**Data for the task**:
────────

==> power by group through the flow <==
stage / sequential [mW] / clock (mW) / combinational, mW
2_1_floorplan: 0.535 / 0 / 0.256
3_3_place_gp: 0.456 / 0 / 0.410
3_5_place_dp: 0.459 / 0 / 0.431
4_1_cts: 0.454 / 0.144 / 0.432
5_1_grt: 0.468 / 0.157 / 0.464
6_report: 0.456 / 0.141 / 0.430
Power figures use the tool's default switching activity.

────────

Print each line of the data exactly. Keep all of it.

**Solution to this exercise**:
==> power by group through the flow <==
stage / sequential [mW] / clock (mW) / combinational, mW
2_1_floorplan: 0.535 / 0 / 0.256
3_3_place_gp: 0.456 / 0 / 0.410
3_5_place_dp: 0.459 / 0 / 0.431
4_1_cts: 0.454 / 0.144 / 0.432
5_1_grt: 0.468 / 0.157 / 0.464
6_report: 0.456 / 0.141 / 0.430
Power figures use the tool's default switching activity.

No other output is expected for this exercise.